Impact of prior myocardial infarction (MI) on infarct size and outcome in ST-segment elevation myocardial infarction (STEMI) patients

https://doi.org/10.1007/s00392-025-02625-4

Christian Gräßer (München)1, J. Krefting (München)1, F. Voll (München)1, T. Trenkwalder (München)1, S. Kufner (München)1, E. Xhepa (München)1, M. Joner (München)1, S. Cassese (München)1, M. von Scheidt (München)1, H. Schunkert (München)1, G. Ndrepepa (München)1, A. Kastrati (München)1, T. Keßler (München)1, H. Sager (München)1

1Deutsches Herzzentrum München Klinik für Herz- und Kreislauferkrankungen München, Deutschland

 

Background: Patients with a history of myocardial Infarction (MI) are at higher risk for recurrent cardiovascular events, including reinfarction and sudden cardiac death. Some of these effects of repeated MI may be explained by pre-condition through the previous insult.

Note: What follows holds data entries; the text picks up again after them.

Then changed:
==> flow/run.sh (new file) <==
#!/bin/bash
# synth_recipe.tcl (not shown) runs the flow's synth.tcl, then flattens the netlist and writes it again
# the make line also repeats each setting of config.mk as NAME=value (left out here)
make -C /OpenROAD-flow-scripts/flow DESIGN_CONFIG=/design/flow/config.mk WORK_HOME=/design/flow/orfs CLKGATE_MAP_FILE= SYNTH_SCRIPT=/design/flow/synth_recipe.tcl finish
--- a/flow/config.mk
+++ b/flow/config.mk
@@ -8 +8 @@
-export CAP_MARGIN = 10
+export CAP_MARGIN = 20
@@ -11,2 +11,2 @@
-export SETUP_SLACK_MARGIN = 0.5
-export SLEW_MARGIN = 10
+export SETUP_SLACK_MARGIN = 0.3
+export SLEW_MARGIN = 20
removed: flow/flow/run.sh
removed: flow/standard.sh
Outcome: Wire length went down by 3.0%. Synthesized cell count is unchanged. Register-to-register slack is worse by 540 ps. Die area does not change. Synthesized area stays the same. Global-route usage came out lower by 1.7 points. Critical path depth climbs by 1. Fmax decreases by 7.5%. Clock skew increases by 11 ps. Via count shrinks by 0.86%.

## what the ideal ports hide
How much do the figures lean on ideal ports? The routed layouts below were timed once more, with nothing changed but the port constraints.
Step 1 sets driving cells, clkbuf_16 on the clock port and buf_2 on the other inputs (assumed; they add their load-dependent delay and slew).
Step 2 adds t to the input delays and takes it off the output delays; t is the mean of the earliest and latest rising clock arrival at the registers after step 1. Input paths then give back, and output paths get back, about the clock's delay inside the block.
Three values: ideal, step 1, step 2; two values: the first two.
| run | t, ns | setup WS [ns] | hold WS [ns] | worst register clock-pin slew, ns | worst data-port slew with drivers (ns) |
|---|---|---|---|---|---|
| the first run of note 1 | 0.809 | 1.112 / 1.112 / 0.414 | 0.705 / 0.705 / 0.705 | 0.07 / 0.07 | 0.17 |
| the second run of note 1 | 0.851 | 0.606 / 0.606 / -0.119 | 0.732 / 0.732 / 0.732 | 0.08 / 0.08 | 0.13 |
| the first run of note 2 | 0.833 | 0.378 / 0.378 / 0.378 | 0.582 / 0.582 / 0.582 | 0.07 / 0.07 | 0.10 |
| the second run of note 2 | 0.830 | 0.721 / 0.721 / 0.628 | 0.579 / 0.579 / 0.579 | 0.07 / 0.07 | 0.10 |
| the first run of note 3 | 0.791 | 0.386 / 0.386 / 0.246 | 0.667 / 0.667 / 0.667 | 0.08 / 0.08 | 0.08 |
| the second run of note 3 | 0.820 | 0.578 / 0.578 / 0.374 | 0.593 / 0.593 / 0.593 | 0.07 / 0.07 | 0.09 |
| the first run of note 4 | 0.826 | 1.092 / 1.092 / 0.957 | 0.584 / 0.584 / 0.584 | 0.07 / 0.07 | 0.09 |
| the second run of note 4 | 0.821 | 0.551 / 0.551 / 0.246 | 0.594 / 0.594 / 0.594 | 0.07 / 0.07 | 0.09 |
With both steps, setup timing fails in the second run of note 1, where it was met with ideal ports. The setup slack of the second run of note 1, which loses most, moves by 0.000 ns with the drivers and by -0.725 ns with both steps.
Context: an optimization exercise on an open-source flow, tuned for small area, a short achievable clock period and few clock cycles. The choices shown serve that exercise and are no tape-out recipe. The RTL was checked by simulation tests, not by an equivalence proof against the original design. Power figures rest on the tool's default switching activity, not on a simulated workload.

## west
==> flow/design.v <==
module cpu(clk,reset,read_data,out,N,V,Z,mem_cmd,mem_addr);
input clk, reset;
input [15:0] read_data;
output reg [1:0] mem_cmd;
output reg [8:0] mem_addr;
output reg [15:0] out;
output reg N, V, Z;
reg        c_fetch;    
reg        d_valid;    
reg        halted;
reg  [8:0] fpc;        
reg  [8:0] xpc;        
reg        smc;        
reg        ld1_v, ld2_v;
reg  [2:0] ld1_rd, ld2_rd;
reg        e_valid;    
reg        e_haz;      
reg        e_ldw;      
reg        e_wr;       
reg  [2:0] e_wa;
reg        e_pass;     
reg  [1:0] e_op;       
reg        e_cmp, e_ldr, e_str, e_halt;
reg  [4:0] e_imm5;
reg [15:0] a, b;
wire flush = (e_valid & e_haz) | smc;
wire exec  = e_valid & ~flush & ~halted;
wire [15:0] sum = a + (b ^ {16{e_op[0]}}) + {15'b0, e_op[0]};
reg  [15:0] res;
always @(*) begin
  if (e_pass) res = b;
  else case (e_op)
    2'b10: res = a & b;
    2'b11: res = ~b;
    default: res = sum;
  endcase
end
wire [8:0] ea = a[8:0] + {{4{e_imm5[4]}}, e_imm5};
wire       we_x = exec & e_wr;
wire       we   = we_x | e_ldw;
wire       mem_x = exec & (e_ldr | e_str);
reg  [15:0] rf [0:7];
integer k;
always @(posedge clk)
  for (k = 0; k < 8; k = k + 1)
    if (we && e_wa == k) rf[k] <= res;
always @(posedge clk) begin
  if (exec & e_cmp) begin
    Z <= (a == b);
    N <= sum[15];
    V <= (a[15] ^ b[15]) & (sum[15] ^ a[15]);
  end
end
wire [15:0] ir = read_data;
wire is_mem  = ~ir[15] | ~(ir[14] | ir[13]);    
wire is_ldr  = ~ir[15];
wire is_str  = ir[15] & ~ir[14] & ~ir[13];
wire is_halt = ir[15] & ir[14] & ir[13];
wire is_mov  = ir[15] & ir[14] & ~ir[13];       
wire is_alu  = ir[15] & ~ir[14] & ir[13];       
wire is_movi = is_mov & ir[12];
wire use_rn  = is_mem | (is_alu & ~(ir[12] & ir[11]));
wire use_rm  = (is_mov & ~ir[12]) | is_alu;
wire [2:0] rn = ir[10:8], rd = ir[7:5], rm = ir[2:0];
wire [2:0] rb = is_str ? rd : rm;
wire [1:0] sh = is_mem ? 2'b00 : ir[4:3];
function [15:0] shf;
  input [15:0] x;
  input [1:0] s;
  case (s)
    2'b00: shf = x;
    2'b01: shf = {x[14:0], 1'b0};
    2'b10: shf = {1'b0, x[15:1]};
    default: shf = {x[15], x[15:1]};
  endcase
endfunction
function pend;
  input [2:0] r;
  pend = (e_valid & e_ldr & (e_wa == r)) | (ld1_v & (ld1_rd == r));
endfunction
wire haz_d = (use_rn & pend(rn)) | (use_rm & pend(rm)) | (is_str & pend(rd));
wire fwd_a = we & (e_wa == rn);
wire fwd_b = we & (e_wa == rb);
wire [15:0] a_d = fwd_a ? res : rf[rn];
wire [15:0] b_early = ld2_v ? read_data : is_movi ? {{8{ir[7]}}, ir[7:0]} : shf(rf[rb], sh);
wire [15:0] b_d = (fwd_b & ~ld2_v & ~is_movi) ? shf(res, sh) : b_early;
always @(posedge clk) begin
  a <= a_d;
  b <= b_d;
  e_haz  <= haz_d;
  e_wr   <= is_mov | (is_alu & ~(~ir[12] & ir[11]));
  e_wa   <= ld2_v ? ld2_rd : is_movi ? rn : rd;
  e_pass <= ld2_v | is_mov;
  e_op   <= ir[12:11];
  e_cmp  <= is_alu & ~ir[12] & ir[11];
  e_ldr  <= is_ldr;
  e_str  <= is_str;
  e_halt <= is_halt;
  e_imm5 <= ir[4:0];
  ld1_rd <= e_wa; ld2_rd <= ld1_rd;
end
wire [8:0] xpc1 = xpc + 9'd1;
wire [8:0] xpc2 = xpc + 9'd2;
always @(posedge clk) out <= b;
always @(posedge clk) begin
  if (reset) begin
    mem_cmd <= 2'b01; mem_addr <= 9'd0; c_fetch <= 1'b1;
    fpc <= 9'd1; xpc <= 9'd0;
    d_valid <= 1'b0; e_valid <= 1'b0; e_ldw <= 1'b0; halted <= 1'b0; smc <= 1'b0;
    ld1_v <= 1'b0; ld2_v <= 1'b0;
  end else begin
    d_valid <= c_fetch & ~flush;
    e_valid <= d_valid & ~flush;
    smc     <= mem_x & e_str & ((ea == xpc1) | (ea == xpc2));
    if (exec) xpc <= xpc1;
    ld1_v <= mem_x & e_ldr;
    ld2_v <= ld1_v & ~(we_x & (e_wa == ld1_rd));
    e_ldw <= ld2_v & ~(we_x & (e_wa == ld2_rd));
    if (halted | (exec & e_halt)) begin
      halted <= 1'b1; mem_cmd <= 2'b00; c_fetch <= 1'b0;
    end else if (flush) begin
      mem_cmd <= 2'b01; mem_addr <= xpc; c_fetch <= 1'b1; fpc <= xpc1;
    end else if (mem_x) begin
      mem_cmd <= e_str ? 2'b10 : 2'b01; mem_addr <= ea; c_fetch <= 1'b0;
    end else begin
      mem_cmd <= 2'b01; mem_addr <= fpc; c_fetch <= 1'b1; fpc <= fpc + 9'd1;
    end
  end
end
endmodule
Settings: LEC_CHECK=0, ABC_AREA=1, CAP_MARGIN=20, CORE_MARGIN=2, CORE_UTILIZATION=55, CTS_CLUSTER_DIAMETER=100, CTS_CLUSTER_SIZE=25, PLACE_DENSITY=0.65, SETUP_SLACK_MARGIN=3.2, SLEW_MARGIN=20; clock period 6.0 ns.
run.sh (not shown) runs the stock make flow with config.mk's settings and CLKGATE_MAP_FILE= SYNTH_SCRIPT=/design/flow/synth_recipe.tcl, a recipe that flattens the netlist after the stock synthesis.
Testbench counts of west, summed over its fixed seeds: cycles 13,053.
> inputs changed (west -> east)
-- flow/config.mk --
<<< west, line 11
export CORE_UTILIZATION = 55
export CTS_CLUSTER_DIAMETER = 100
export CTS_CLUSTER_SIZE = 25
export PLACE_DENSITY = 0.65
export SETUP_SLACK_MARGIN = 3.2
>>> east, line 11
export CORE_UTILIZATION = 40
export SETUP_SLACK_MARGIN = 3.4
Findings:
east against west: initial core utilization down 15 points; count of clock buffers in the final design has increased.
The ratio of routed vias to standard cells in east is 0.939 times that in west.
Re final design utilization: east is 14 points down on west.
east: buffer count excluding the clock tree in the final layout 16% above west
| die area | east vs west | 37% higher |

Setup of build 49:
cpu, a different RTL version from the one above (not shown whole).
Size: about 230 flip-flops.
// cpu
module cpu(clk,reset,read_data,out,N,V,Z,mem_cmd,mem_addr);
input clk, reset;
input [15:0] read_data;
output reg [1:0] mem_cmd;
output reg [8:0] mem_addr;
output reg [15:0] out;
output reg N, V, Z;
reg        c_fetch;    
reg        d_valid;    
reg        halted;
reg  [8:0] xpc;        
reg        smc;        
reg        ld1_v, ld2_v;
reg  [2:0] ld1_rd, ld2_rd;
reg        e_valid;    
reg        e_haz;      
reg        e_ldw;      
reg        e_wr;       
reg  [2:0] e_wa;
reg        e_pass;     
reg  [1:0] e_op;       
reg        e_cmp, e_ldr, e_str, e_halt;
reg  [4:0] e_imm5;
reg [15:0] a, b;
wire flush = (e_valid & e_haz) | smc;
wire exec  = e_valid & ~flush & ~halted;
wire [15:0] sum = a + (b ^ {16{e_op[0]}}) + {15'b0, e_op[0]};
reg  [15:0] res;
always @(*) begin
  if (e_pass) res = b;
  else case (e_op)
    2'b10: res = a & b;
    2'b11: res = ~b;
    default: res = sum;
  endcase
end
wire [8:0] ea = a[8:0] + {{4{e_imm5[4]}}, e_imm5};
wire       we_x = exec & e_wr;
wire       we   = we_x | e_ldw;
wire       mem_x = exec & (e_ldr | e_str);
reg  [15:0] rf [0:7];
  ...
make LEC_CHECK=0 ABC_AREA=1 CAP_MARGIN=20 CORE_MARGIN=2 CORE_UTILIZATION=55 CTS_CLUSTER_DIAMETER=100 CTS_CLUSTER_SIZE=25 PLACE_DENSITY=0.65 SETUP_SLACK_MARGIN=3.2 SLEW_MARGIN=20 finish   # period 6.0 ns
Testbench counts of build 49, summed over its fixed seeds: cycles 13,053.
diff inputs: build 49 => build 63
Settings: swapping 3.2 for 3.3 in SETUP_SLACK_MARGIN; putting TNS_END_PERCENT at 30 where nothing was set.
==> comparison <==
- Build 63 finished every stage and its layout cleared the timing, design-rule and antenna checks.
- Relative to build 49, setup slack of the critical path after layout has gone up in build 63.
- Delta (build 63 minus build 49): met1 track demand over resource rose 0.69 points, wire length reported by the detailed router rose about 9%.
- The share of the clock period used by the worst path after layout on build 63 is in line with that on build 49.
- Count of nets after finishing was higher in the run labelled build 63.
- Build 63 vs build 49, total design power went up by about 3.3%.
The inputs of build 82 differ from those of build 63 as listed below.
Settings: CTS_CLUSTER_DIAMETER no longer set, was 100; CTS_CLUSTER_SIZE no longer set, was 25; TNS_END_PERCENT no longer set, was 30; SETUP_SLACK_MARGIN now 3.5, was 3.3.
Notes after the runs:
- Build 82 ends up with a final worst setup slack that is 60 ps higher than in build 63.
- Per the comparison of build 82 with build 63, buffering stage count on the worst path with inverters included went up, final hold slack went up, clock skew went down, number of placed instances, taps included did not really move.
- Reported for build 82 and build 63, share of async-settable or async-resettable flops after synthesis turned out identical to the last digit.
- Of build 82 and build 63, the run reporting the lower number of iterations in the first detailed-routing pass was build 82.
- met3 routing resource usage after global routing up 0.42 points in build 82 wrt build 63
- When build 82 is set beside build 63, its number of signal-net inverters in the final layout turns out to be about 0.9% larger.
- Non-clock buffer count, build 82 vs build 63: up by more than 10%
Inputs modified between build 82 and build 85:
Settings: SETUP_SLACK_MARGIN: 3.5 -> 2.9; CTS_CLUSTER_DIAMETER: unset -> 100; CTS_CLUSTER_SIZE: unset -> 25.
## What came out
Note that the wire length on met2 recorded for build 85 amounts to 0.870 times the value seen in build 82. Between build 82 and build 85, the difference in footprint of the flip-flops and latches is negligible. Per the comparison of build 85 with build 82, sequential power essentially unchanged, layout sequential cell count essentially unchanged. Global-route met3 utilization on build 85 is down relative to build 82.
What build 71 does differently from build 85 at the input level:
Settings: a change of PLACE_DENSITY from 0.65 to 0.6; a deleted CTS_CLUSTER_DIAMETER that had been 100; a change of SETUP_SLACK_MARGIN from 2.9 to 3.5; a change of CORE_UTILIZATION from 55 to 45; a deleted CTS_CLUSTER_SIZE that had been 25.
### Flow results
Build 71 against build 85: number of non-clock inverters in the layout saw an increase; clock tree cell share of total cell area increased by 2.6 points relative to the old numbers; core utilization -1.0 points; post-cts repair resize count higher. Register share of the cell area (lower): build 71.

cpu, a different RTL version from the one above (not shown whole).
Size in the first run: about 1600 cells after synthesis, about 240 flip-flops, ~48 I/O pins, about 0.013 mm2 of cells after synthesis.
export LEC_CHECK = 0
export ABC_AREA = 1
export CAP_MARGIN = 20
export CORE_MARGIN = 2
export CORE_UTILIZATION = 55
export CTS_CLUSTER_DIAMETER = 100
export CTS_CLUSTER_SIZE = 25
export PLACE_DENSITY = 0.65
export SETUP_SLACK_MARGIN = 3.5
export SLEW_MARGIN = 20
create_clock -name core_clock -period 6.0 [get_ports {clk}]
Testbench counts at the start, summed over its fixed seeds: cycles 13,053.
Then changed:
CORE_UTILIZATION = 40   (was 55)
CTS_CLUSTER_DIAMETER = not set   (was 100)
CTS_CLUSTER_SIZE = not set   (was 25)
PLACE_DENSITY = not set   (was 0.65)
SETUP_SLACK_MARGIN = 3.4   (was 3.5)
Result: First-iteration DRC count shrinks by 3.3%. Design area barely changes. Combinational power shrinks by 17%. Maximum frequency shrinks by 2.6%. Die area grows by 36%. Total power grows by 6.6%. Clock skew shrinks by 22 ps. Core utilization shrinks by 20 points. Non-clock buffer count shrinks by 1. Wire length shrinks by 2.8%.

Data on long-term mortality and infarct size in patients presenting with ST-segment elevation myocardial infarction (STEMI) who report previous MI is scarce.

 

Objective: To evaluate the impact of prior MI on long-term mortality and infarct size in patients presenting with STEMI.

 

Methods and Results: This retrospective study included data of 1206 STEMI patients treated with primary percutaneous coronary intervention (PPCI). Patients were split into a group with reported previous MI (previous MI group, n=151 patients) and a group without a history of MI (no-MI group, n=1055 patients). In this cohort serial single-photon emission computerized tomography imaging was available with a first imaging session on admission and second 7 to 14 days thereafter. While there was no difference for the area at risk (AAR) before PPCI between the groups (median AAR (% of the left ventricle): 27.0% (IQR 15.0 – 44.0%) in previous MI vs. 22.0% (IQR 12.0 – 40.0%) in no-MI, p=0.63), patients with previous MI had a greater final infarct size (FIS) 7 to 14 days after MI (median FIS (% of the left ventricle): 16.7% (IQR 6.0–28.0%) in previous MI vs. 9.0% (IQR 2.0–22.0%) in no-MI, p<0.0001). Myocardial salvage index (MSI) was reduced in patients with prior MI (median MSI: 0.35 (IQR 0.11–0.63) in previous MI vs. 0.53 (IQR 0.27–0.82) in no-MI, p<0.0001). As a consequence, left ventricular ejection fraction was lower in patients with previous MI. At one year, 10 out of 151 patients in the previous MI group and 33 out of 1055 patients in no-MI group had died (Kaplan–Meier estimates of 1-year mortality: 7.1% vs. 3.4% (log-rank test: previous MI vs. no-MI, p=0.045). At 5 years, 25 out of 151 patients in previous MI and 76 out of 1055 patients in no-MI had died (Kaplan–Meier estimates of 1-year mortality: 19.8% vs. 7.2.% (log-rank test: previous MI vs. no-MI, p=0.0002).

 

Conclusion: Patients presenting with STEMI and a history of prior MI had a greater infarct size, reduced myocardial salvage, and a higher risk of one- and five-year mortality. These data indicate that a previous insult alters the response to a second insult.